Director’s Loan Tax Implications
Posted: Sep 14, 2017
Drawing out a director’s loan and its consequences
The time limit for the loan repayment of 9 months and one day, from the end of accounting time from which you borrowed company money is highly important as failure to do so will outcome in major tax repercussions that must be met. A supplementary Corporation Tax cost will be subjected on any unpaid loan amount remaining, this is recognised as S455 tax, at an amount of 32.5% for loans drawn from 6th April 2016, billed to HMRC.
This tax rate is allowed to be reclaimed once the full sum has been refunded back into the limited company. It is imperative to note that regulations and tax legislations around director’s loans are extremely complex and any reimbursements on tax charges must be within nine months once the loan has been repaid. Refunds are sometimes a long procedure and can take years to reach the suitable criteria.
You must additionally take into account that if you in debt to your company £10,000 or more in the use of a directors loan, this will be seen as a benefit in kind or ‘beneficial loan’ as it is fundamentally an interest-free loan. Your company’s P11D would need to log this, along with the cash equivalent value of the director’s loan on your PTR (personal tax return) a,k,a your self-assessment.
The cash equivalent worth of a director’s loan is based on HMRC’s certified rate of interest for beneficial, which is 2.50% for the tax year of 2017/18.
You will need to pay National Insurance and income tax, based on this national interest rate on the cash equivalent value of this loan; for example, if you had a loan of £20,000, the cash equivalent of the director’s loan would be £500. An expense of Class1A National Insurance on the loan, at a rate of 13.8% of the cash equivalent value, would be £69, and the personal tax liability for a basic rate taxpayer would be 20% of the cash equivalent value, or £100.
You could possibly dodge these tax obligations by paying the interest on your loan equal to or above HMRC’s rate. Using the example above of the £20,000 director’s loan, this results in paying the cash equivalent of £375 in tax.

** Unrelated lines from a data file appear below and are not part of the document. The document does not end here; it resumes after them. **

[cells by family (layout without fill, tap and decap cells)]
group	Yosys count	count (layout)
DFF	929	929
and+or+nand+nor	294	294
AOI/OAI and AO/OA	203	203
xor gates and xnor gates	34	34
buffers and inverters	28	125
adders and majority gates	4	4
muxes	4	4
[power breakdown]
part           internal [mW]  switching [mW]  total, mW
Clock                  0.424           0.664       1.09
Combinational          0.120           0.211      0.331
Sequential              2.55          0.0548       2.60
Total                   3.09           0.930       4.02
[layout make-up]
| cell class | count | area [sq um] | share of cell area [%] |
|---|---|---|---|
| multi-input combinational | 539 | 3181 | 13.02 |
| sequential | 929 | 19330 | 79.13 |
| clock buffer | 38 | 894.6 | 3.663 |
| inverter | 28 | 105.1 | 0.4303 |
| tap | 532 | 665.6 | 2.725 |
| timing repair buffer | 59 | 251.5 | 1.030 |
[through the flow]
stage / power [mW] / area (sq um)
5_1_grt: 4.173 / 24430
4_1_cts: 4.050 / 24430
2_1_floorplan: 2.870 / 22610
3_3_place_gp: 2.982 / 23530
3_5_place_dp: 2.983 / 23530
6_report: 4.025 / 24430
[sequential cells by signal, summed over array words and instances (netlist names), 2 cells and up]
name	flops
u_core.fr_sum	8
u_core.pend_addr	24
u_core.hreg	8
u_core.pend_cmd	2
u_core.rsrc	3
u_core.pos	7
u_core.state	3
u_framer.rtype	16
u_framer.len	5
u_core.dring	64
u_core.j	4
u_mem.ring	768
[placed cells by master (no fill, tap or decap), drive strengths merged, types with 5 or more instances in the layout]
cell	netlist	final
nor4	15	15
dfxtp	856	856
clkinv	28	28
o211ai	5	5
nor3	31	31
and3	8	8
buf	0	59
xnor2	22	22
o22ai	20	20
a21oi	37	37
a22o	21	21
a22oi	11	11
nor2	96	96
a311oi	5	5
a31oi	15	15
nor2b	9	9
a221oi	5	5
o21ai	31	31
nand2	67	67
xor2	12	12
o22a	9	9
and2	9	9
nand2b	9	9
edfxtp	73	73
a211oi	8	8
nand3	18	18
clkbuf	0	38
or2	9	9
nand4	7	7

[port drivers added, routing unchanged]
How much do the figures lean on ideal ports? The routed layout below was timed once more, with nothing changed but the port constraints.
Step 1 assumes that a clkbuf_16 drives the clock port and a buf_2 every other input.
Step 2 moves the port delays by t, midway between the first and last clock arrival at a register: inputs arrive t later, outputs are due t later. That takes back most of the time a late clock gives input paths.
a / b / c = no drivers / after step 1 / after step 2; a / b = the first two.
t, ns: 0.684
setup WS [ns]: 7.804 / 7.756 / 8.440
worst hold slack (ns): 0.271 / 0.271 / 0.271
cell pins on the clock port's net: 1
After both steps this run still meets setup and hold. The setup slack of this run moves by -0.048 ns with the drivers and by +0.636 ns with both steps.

Would it be possible to dodge a director’s loan if it can’t be paid back?
Many directors who chose to take a director’s loan intent to pay it back, yet in spite of this there are certain factors that play a part of this that are un controllable such as not being able to find a contracting role, unexpected termination of a contract or a sudden personal emergency, then subsequently the company profits may decrease and the director may not have enough funds to repay the loan.
However, it is feasible for a company to clear an overdrawn director’s loan account, or ‘release’ the loan, by allocating a dividend if there are funds available in the company’s business account.
If this act has been chosen the loan will be believed to be a dividend under the Income Tax (Trading and Other Income) Act 2005. However, HMRC could pursue to collect NIC (National Insurance Contributions) if it disputes that the company was, in fact, arranging salary or compensation to the director who obtained the director’s loan. A company is categorically not able to accept Corporation Tax relief on a cleared director’s loan. Unpredicted situations many occur where you may not be able to reimburse a director’s loan, therefore because of tax consequences involved it is sensible to only withdraw a director’s loan if you definitely need it or in an emergency.
As you may realise, dealing with a director’s loan can get extremely complex very quickly. Our recommendation is to have a conversation with one of our skilled accountants who understand the penalties of taking out a director’s loan. Receiving guidance of a UK contractor accountant will allow you to make a knowledgeable decision and if assign a professional contractor accountant, they can assure you are navigated safely through the implications of a director’s loan.